ATP敏感性钾离子通道开放剂二氮嗪对布比卡因致大鼠心肌细胞毒性作用的影响

Effect of ATP-sensitive potassium channel opener diazoxide on bupivacaine-induced cardiotoxicity in rats

目的评估二氮嗪对布比卡因心肌抑制的影响,观察布比卡因对心肌细胞的直接毒性作用,以及使用二氮嗪是否可以减轻或消除此毒性作用。方法选择成年SD大鼠50只,通过主动脉逆行灌流酶解法行急性心肌细胞分离,待细胞分离成功后,每只大鼠分别选取杆状、条纹清晰、边缘整齐的心肌细胞,采用随机数字表法分为两组:布比卡因组(Bup组)和二氮嗪+布比卡因组(Bup+D组);各组中按布比卡因浓度不同又分为5个亚组,分别为Bup1、Bup2、Bup3、Bup4、Bup5组和Bup+D1、Bup+D2、Bup+D3、Bup+D4、Bup+D5组,对应布比卡因浓度分别为20.0、30.0、45.0、67.5、101.5μmol/L。记录给予各组中不同浓度布比卡因灌流前后细胞有无停止自发性搏动,并记录再次更换有钙台氏液后细胞有无恢复自发性搏动。结果除20μmol/L外,给予二氮嗪和不同浓度布比卡因灌流后,各组心肌细胞衰竭率显著低于给予单纯布比卡因灌流(P<0.05)。二氮嗪+布比卡因所致大鼠心肌细胞衰竭的半数最大效应浓度(EC50)及其95%CI为64.6(47.4~84.3)μmol/L,明显高于单纯布比卡因所致[44.9(33.9~55.4)μmol/L,P<0.05];衰竭的细胞停止灌流布比卡因和二氮嗪后,细胞均可恢复正常收缩状态。结论布比卡因的心脏毒性与其线粒体ATP敏感性钾离子通道(mitoKATP)抑制作用有关,开放ATP敏感性K离子通道可显著提高大鼠心肌耐受布比卡因心肌毒性的能力。

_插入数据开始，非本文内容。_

What follows belongs to an exercise in optimizing a design on an open flow for small area, a short achievable clock period and few clock cycles per item; a production flow would make more cautious choices. Function was checked by simulation only, so behaviour that the tests miss may differ from the original. Power is estimated from default activity; no workload was simulated.

## wip/xenon
// fpu32
module fpu32 (
    input  wire        clk,
    input  wire        rst,
    input  wire        in_valid,
    input  wire [3:0]  in_op,
    input  wire [1:0]  in_rm,
    input  wire        in_cnan,
    input  wire [31:0] in_a,
    input  wire [31:0] in_b,
    input  wire [31:0] in_c,
    output wire        out_valid,
    output wire [31:0] out_result,
    output wire [4:0]  out_flags
);
Size: about 720 flip-flops, ~50000 um2 of cells after synthesis.
export LEC_CHECK = 0
export CAP_MARGIN = 5
export CORE_MARGIN = 2
export CORE_UTILIZATION = 40
export SLEW_MARGIN = 5
create_clock -name core_clock -period 11.5 [get_ports {clk}]
standard.sh (not shown) runs the stock make flow with config.mk's settings and CLKGATE_MAP_FILE= SYNTH_SCRIPT=/design/flow/synth_recipe.tcl, a recipe that flattens the netlist after the stock synthesis.
==> flow/flow/run.sh <==
#!/bin/bash
# Layout flow: the standard synthesis unchanged, then the standard ORFS
# layout steps with a larger setup margin for the resizer's timing repair,
# so that it keeps improving paths well below the 11.5 ns clock.
set -euo pipefail
MARGIN=$(cat flow/margin.txt)
bash standard.sh synth > synth.log 2>&1
bash standard.sh SETUP_SLACK_MARGIN=$MARGIN finish > layout.log 2>&1
==> flow/flow/margin.txt <==
7.5
Testbench counts of wip/xenon, summed over its fixed seeds: cycles 16,056, items 16,000.
Input-level comparison between wip/umber and wip/xenon:
--- a/flow/config.mk
+++ b/flow/config.mk
@@ -7,5 +7,8 @@
 export LEC_CHECK = 0
-export CAP_MARGIN = 5
+export CAP_MARGIN = 20
 export CORE_MARGIN = 2
 export CORE_UTILIZATION = 40
-export SLEW_MARGIN = 5
+export CTS_CLUSTER_DIAMETER = 100
+export CTS_CLUSTER_SIZE = 25
+export SLEW_MARGIN = 20
+export TNS_END_PERCENT = 20
==> comparison <==
- Per the comparison of wip/umber with wip/xenon, design area -2100 um2; power share of the clock group shows a reduction of 6.3 points; fraction of the core area covered by cells at the end of the flow shows a reduction of 1.7 points.
- Compared with wip/xenon, wip/umber shows sequential fraction of total cell area higher by 0.97 points.
- Share of cells above drive strength 1: wip/umber vs wip/xenon down 1.9 points
- STATUS worst hold slack across all endpoints: wip/umber wins against wip/xenon
[inputs] wip/delta vs wip/umber
==> flow/flow/margin.txt <==
7.6
--- a/flow/config.mk
+++ b/flow/config.mk
@@ -13,2 +13 @@
 export SLEW_MARGIN = 20
-export TNS_END_PERCENT = 20
==> notes.md <==
As far as number of unique standard cell types used by synthesis goes, wip/umber and wip/delta are indistinguishable; the numbers are identical.
Pin slew with the least headroom to its limit was higher in wip/umber than in wip/delta.
Across both runs, depth of the most critical reg-to-reg path was higher for wip/delta than for wip/umber.
wip/umber has higher total global routing track utilization than wip/delta.
As far as synthesized instance count goes, wip/umber and wip/delta are indistinguishable; the numbers are identical.
Of wip/delta and wip/umber, wip/delta shows the higher total inserted antenna cells, with wip/umber below it.
Setup slack for wip/delta: 0.13 ns up relative to wip/umber
Total chip power ends up higher on wip/delta.
wip/delta reached the final stage; the timing, design-rule and antenna checks on its layout passed.
Looking at global-route wire length before repair, wip/delta sits below wip/umber.
The detailed-route wire length per cell of wip/delta falls short of that of wip/umber by 0.79%.
The following lists how wip/pepper was set up differently from wip/delta:
==> flow/flow/margin.txt <==
7.5
Notes after the runs:
- Going from wip/delta to wip/pepper, detailed-routed wire length on met2 now sits higher; number of buffers added by the clock tree synthesis step now sits lower; worst setup slack now sits higher; global-route wire length before repair now sits higher; detailed router's first-iteration violation count now sits higher.
- Comparing wip/delta with wip/pepper, the via count of the routed design came out essentially unchanged.
Changes in wip/cedar relative to wip/pepper:
--- a/flow/config.mk
+++ b/flow/config.mk
@@ -10,4 +10,3 @@
 export CORE_UTILIZATION = 40
-export CTS_CLUSTER_DIAMETER = 100
-export CTS_CLUSTER_SIZE = 25
+export PLACE_DENSITY = 0.75
 export SLEW_MARGIN = 20
==> notes.md <==
- wip/cedar vs wip/pepper: overall routing resource usage down
- wip/cedar completed end to end with timing, DRC and antenna clean.
- Side by side, final routed wire length divided by cell count turned out lower in wip/cedar than in wip/pepper.
- The CTS buffer count in wip/pepper is 0.49 times that in wip/cedar.
- wip/pepper -> wip/cedar: global-route wire length before repair decreased slightly
- Diff wip/pepper -> wip/cedar: total length of routed met3 wires now sits higher, sequential share of layout area decreased 0.74 points, DRC violation total after the first TritonRoute iteration rose 739.
- Sort wip/pepper and wip/cedar by worst setup slack, ascending, and wip/cedar comes first.
- Re synthesized cell count: no difference whatsoever between wip/cedar and wip/pepper.
- Delta (wip/cedar minus wip/pepper): final area climbed 1600 um2, multi-input gate area in the final layout barely changed.

---

== oak ==
fpu32, a different RTL version from the one above (not shown whole).
Size in the first run: about 5600 cells after synthesis, roughly 630 flip-flops, about 49000 um^2 of cells after synthesis.
export LEC_CHECK = 0
export CAP_MARGIN = 20
export CORE_MARGIN = 2
export CORE_UTILIZATION = 50
export CTS_CLUSTER_DIAMETER = 140
export CTS_CLUSTER_SIZE = 25
export GPL_ROUTABILITY_DRIVEN = 0
export SLEW_MARGIN = 20
create_clock -name core_clock -period 11.5 [get_ports {clk}]
==> flow/flow/margin.txt <==
7.5
Scripts as last shown in full above: flow/flow/run.sh
Testbench counts of oak, summed over its fixed seeds: cycles 16,048, items 16,000.
For pine, these inputs were changed with respect to oak:
Settings: changing CTS_CLUSTER_DIAMETER from 140 to 100; changing CORE_UTILIZATION from 50 to 45.
Findings:
Clock buffer count in the final layout grows by more than 10% when moving from oak to pine. [compare] base=oak new=pine: initial antenna violation count has increased, critical path depth in cells has decreased, setup slack has increased, final core area utilization has decreased. oak vs pine, start point of the critical path: mul1 vs in_op[2]. pine vs oak: wire length up. Worst hold slack after final layout: oak vs pine, no meaningful difference. Compare oak and pine | area of all placed cells without fillers lower: oak.

---

fpu32, a different RTL version from the one above (not shown whole).
Size in the first run: roughly 680 flip-flops, about 140 I/O pins, ~0.047 mm^2 of cells after synthesis.
export LEC_CHECK = 0
export CAP_MARGIN = 20
export CORE_MARGIN = 2
export CORE_UTILIZATION = 40
export SLEW_MARGIN = 20
create_clock -name core_clock -period 11.5 [get_ports {clk}]
==> flow/flow/margin.txt <==
7.0
Scripts as last shown in full above: flow/flow/run.sh
The baseline completed with no timing, DRC or antenna violations.
Testbench counts at the start, summed over its fixed seeds: cycles 16,056, items 16,000.
Then changed:
==> flow/flow/margin.txt (replaced) <==
7.5
Outcome: The new run ran to the end with no violations. Design area rose by 6.1%. Critical path depth rose by 4. Worst hold slack loses 0.0061 ns. Count of clock-buffer cells in the layout rose by 12. Synthesized area does not change. Routed wire length rose by 3.0%. Die area does not change. Utilization rose by 2.8 points.
Then changed:
==> flow/flow/margin.txt (replaced) <==
8.0
Core utilization went up by 3.9 points.
Count of clock-buffer cells in the layout went up by 2.
Total power went up by roughly a tenth.
Fmax went down slightly.
Final area went up by a little under a tenth.
Clock power went down by a little under a tenth.

---

Setup of run 1:
RTL: one of the versions met above, not the one the previous note started from.
Size in the first run: roughly 5600 cells after synthesis, ~140 I/O pins, ~50000 µm² of cells after synthesis.
export LEC_CHECK = 0
export CAP_MARGIN = 20
export CORE_MARGIN = 2
export CORE_UTILIZATION = 40
export CTS_CLUSTER_DIAMETER = 100
export CTS_CLUSTER_SIZE = 30
export SLEW_MARGIN = 20
create_clock -name core_clock -period 11.5 [get_ports {clk}]
==> flow/flow/margin.txt <==
7.5
Scripts as last shown in full above: flow/flow/run.sh
Run 1: no failed stages, no open violations at the end
Testbench counts of run 1, summed over its fixed seeds: cycles 16,056, items 16,000.
### run 1 -> run 2
Settings: changing CTS_CLUSTER_SIZE from 30 to 20.
## What came out
Against run 1, static leakage power in run 2 rose slightly.
Compared run 1 against run 2; design area within noise.
For the clock-cell share of area, run 2 came in 0.27 points higher than run 1 did.
Run 2 — largest fanout of any net on the critical path 1 higher, run 1 as reference
Modified inputs, run 3 compared to run 2
Settings: removing CTS_CLUSTER_DIAMETER (formerly 100); setting ABC_AREA to 1 for the first time; removing CTS_CLUSTER_SIZE (formerly 20).
Results
- Run 3 finished end to end and its layout was clean on timing, DRC and antenna.
- Delta(part of the power in the clock network, run 3 - run 2) > 0
- Run 3 vs run 2, highest layer used for signal routing: met4 vs met5
- Between run 2 and run 3, the flow reports count of unique library cells instantiated by Yosys decreasing by more than a quarter.
- Compared with run 2, run 3 shows a post-synthesis xor/xnor area fraction that is 1.5 points lower.
- Changes observed in run 3 relative to run 2: number of buffers inserted to repair setup after CTS increased by 47 relative to the old numbers, post-route standard cell area excluding fillers increased by 6.1% relative to the old numbers.
What run 4 does differently from run 3 at the input level:
Settings: removing ABC_AREA (formerly 1).
Results
Run 4 reached the end of the flow, and the finished layout is clean on the timing, design-rule and antenna checks.
Compared to run 3, run 4 shows a narrower setup margin.
Taking run 3 as the reference, in run 4 layout multi-input combinational cell count lost about 15%, number of vias after detailed routing lost 4636, power picked up an extra 1.8%, floorplan die area lost about 3%.
Run 4 ends up with higher biggest cell delay along the critical path than run 3 does.
Run 4 has fraction of met3 tracks used by global routing below what run 3 had.
The startpoint of the most critical setup path comes out in_b[24] in one run and in_a[23] in the other, namely in run 3 and run 4 respectively.
Delta (run 4 minus run 3): minimum clock period after layout has increased, floorplan die width has decreased, area overhead of the layout relative to synthesis has decreased.

---

fpu32 with an RTL version that a note above also has.
Size in the first run: ~5600 cells after synthesis, about 630 flip-flops.
Design fpu32, start of the top module:
module fpu32 (
    input  wire        clk,
    input  wire        rst,
    input  wire        in_valid,
    input  wire [3:0]  in_op,
    input  wire [1:0]  in_rm,
    input  wire        in_cnan,
    input  wire [31:0] in_a,
    input  wire [31:0] in_b,
    input  wire [31:0] in_c,
    output wire        out_valid,
    output wire [31:0] out_result,
    output wire [4:0]  out_flags
);
    localparam [3:0] OP_FADD = 4'h0, OP_FSUB = 4'h1, OP_FMUL = 4'h2,
                     OP_FMA  = 4'h5, OP_FMS  = 4'h6, OP_FMAX = 4'h8,
                     OP_FNEG = 4'h9, OP_FABS = 4'hA;
    localparam [1:0] RNE = 2'd0, RTZ = 2'd1, RDN = 2'd2, RUP = 2'd3;
    localparam [31:0] DEFAULT_NAN = 32'h7FC0_0000;
    localparam [31:0] ONE         = 32'h3F80_0000;
    localparam C3 = 1, C4 = 1, C5 = 1, C6 = 1;
    localparam NST = 2 + C3 + C4 + C5 + C6;
    reg [NST-1:0] vpipe;
    always @(posedge clk) begin
        if (rst) vpipe <= {NST{1'b0}};
  ...
Settings: LEC_CHECK=0, CAP_MARGIN=20, CORE_MARGIN=2, CORE_UTILIZATION=55, CTS_CLUSTER_DIAMETER=100, CTS_CLUSTER_SIZE=25, SLEW_MARGIN=20; clock period 11.5 ns.
Scripts as last shown in full above: flow/flow/run.sh, flow/flow/margin.txt
The starting point produced a clean layout.
Testbench counts at the start, summed over its fixed seeds: cycles 16,048, items 16,000.
Change:
Settings changed: CORE_UTILIZATION 55 to 50, GPL_ROUTABILITY_DRIVEN set to 0.
What happened: Via count falls by 0.84%; clock-buffer cell count is lower by 2; register-to-register slack is better by 0.03 ns; worst setup slack improves by 0.034 ns.
Change:
Settings changed: CORE_UTILIZATION 50 to 40.
Global-route usage went down by 6.4 points.
Via count is about the same.
Fmax fell by 2.1%.
Count of clock-buffer cells in the layout goes up by 3.
Final area increases by 0.97%.
Routed wire length climbs by 0.71%.
Non-clock buffer count came out higher by 5.

## separate check: timing with driven ports
The results above use ideal ports. As a check the final layouts listed here were re-extracted and re-timed, cells and wires unchanged. Step 1: set_driving_cell puts a clkbuf_16 on clk and a buf_2 on each other input, an assumption about the parent block. Step 2 times the ports against the registers' clock, not the clock port: input delays grow and output delays shrink by t, the midpoint of the rising clock arrivals with the driver on. Slacks: no drivers / after step 1 / after step 2; pairs: no drivers / after step 1.
| run | t (ns) | setup slack, ns | worst hold slack (ns) | worst setup path at the end | latest minus earliest clock arrival (ns) |
|---|---|---|---|---|---|
| wip/xenon | 0.763 | 7.485 / 7.492 / 6.779 | 0.320 / 0.320 / 0.320 | input to register | 0.035 / 0.036 |
| wip/umber | 0.714 | 7.401 / 7.438 / 6.724 | 0.331 / 0.331 / 0.331 | input to register | 0.038 / 0.038 |
| wip/delta | 0.714 | 7.531 / 7.553 / 6.841 | 0.329 / 0.329 / 0.329 | input to register | 0.049 / 0.049 |
| wip/pepper | 0.713 | 7.552 / 7.536 / 6.880 | 0.334 / 0.334 / 0.334 | input to register | 0.047 / 0.048 |
| wip/cedar | 0.755 | 7.412 / 7.412 / 6.765 | 0.316 / 0.316 / 0.316 | input to register | 0.044 / 0.044 |
| oak | 0.746 | 7.495 / 7.495 / 6.931 | 0.331 / 0.331 / 0.331 | input to register | 0.043 / 0.043 |
| pine | 0.707 | 7.504 / 7.523 / 6.849 | 0.332 / 0.332 / 0.332 | input to register | 0.053 / 0.053 |
| the first run of note 3 | 0.716 | 7.099 / 7.099 / 7.099 | 0.324 / 0.324 / 0.324 | register to register | 0.038 / 0.038 |
| the second run of note 3 | 0.733 | 7.482 / 7.482 / 7.482 | 0.318 / 0.318 / 0.318 | register to register | 0.045 / 0.046 |
| the third run of note 3 | 0.727 | 7.438 / 7.438 / 7.438 | 0.325 / 0.325 / 0.325 | register to register | 0.066 / 0.066 |
| run 1 | 0.718 | 7.540 / 7.510 / 6.867 | 0.330 / 0.330 / 0.330 | input to register | 0.053 / 0.053 |
| run 2 | 0.743 | 7.485 / 7.485 / 6.856 | 0.330 / 0.330 / 0.330 | input to register | 0.044 / 0.044 |
| run 3 | 0.770 | 7.557 / 7.526 / 6.837 | 0.321 / 0.321 / 0.321 | input to register | 0.047 / 0.047 |
| run 4 | 0.756 | 7.517 / 7.479 / 6.809 | 0.316 / 0.316 / 0.316 | input to register | 0.039 / 0.039 |
| the first run of note 5 | 0.669 | 7.533 / 7.533 / 6.994 | 0.333 / 0.333 / 0.333 | input to register | 0.027 / 0.027 |
| the second run of note 5 | 0.678 | 7.567 / 7.567 / 6.992 | 0.332 / 0.332 / 0.332 | input to register | 0.028 / 0.028 |
| the third run of note 5 | 0.682 | 7.481 / 7.527 / 6.845 | 0.333 / 0.333 / 0.333 | input to register | 0.038 / 0.038 |
After both steps every run listed still meets setup and hold. For run 3, which loses most, drivers alone change the setup slack by -0.031 ns; drivers and shift together by -0.720 ns.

Objective In order to evaluate the effect of diazoxide on myocardial inhibition of bupivacaine,observe the direct toxic effect of bupivacaine on myocardial cells,and whether the use of diazoxide can reduce or eliminate this toxic effect.Methods Fifty adult SD rats were selected and subjected to aortic retrograde perfusion enzymolysis for acute cardiomyocyte isolation.After the cells were successfully isolated,the cardiomyocytes with rod-shaped,clear stripes and regular edges were selected and divided into two groups by random number table method:bupivacaine group(Bup group) and diazoxide + bupivacaine group(Bup+D group).Both group were divided into 5 subgroups according to different bupivacaine concentrations(20.0,30.0,45.0,67.5,and 101.5 μmol/L),respectively.Whether the cells stopped spontaneous beating before and after perfusion with different concentrations of bupivacaine,and whether the cells resumed spontaneous beating after changing the calcium Tyrode′s solution again were recorded.Results Except for 20.0 μmol/L,after perfusion with diazoxide and bupivacaine at different concentrations,the rate of myocardial cell failure in each group was significantly lower than that given with bupivacaine perfusion alone(P<0.05).The EC50 and 95%CI diazoxide+bupivacaine-induced myocardial cell failure in rats was 64.6(47.4-84.3)μmol/L,which was significantly higher than that induced by bupivacaine alone[44.9(33.9-55.4)μmol/L,P<0.05].After the failed cells stopped perfusion of bupivacaine and diazoxide,the cells could return to normal contraction.Conclusions The cardiotoxicity of bupivacaine is related to its inhibition of mitochondrial ATP-sensitive potassium channel(mitoKATP),opening ATP-sensitive K channels can significantly improve the ability of rat myocardium to tolerate myocardial toxicity of bupivacaine.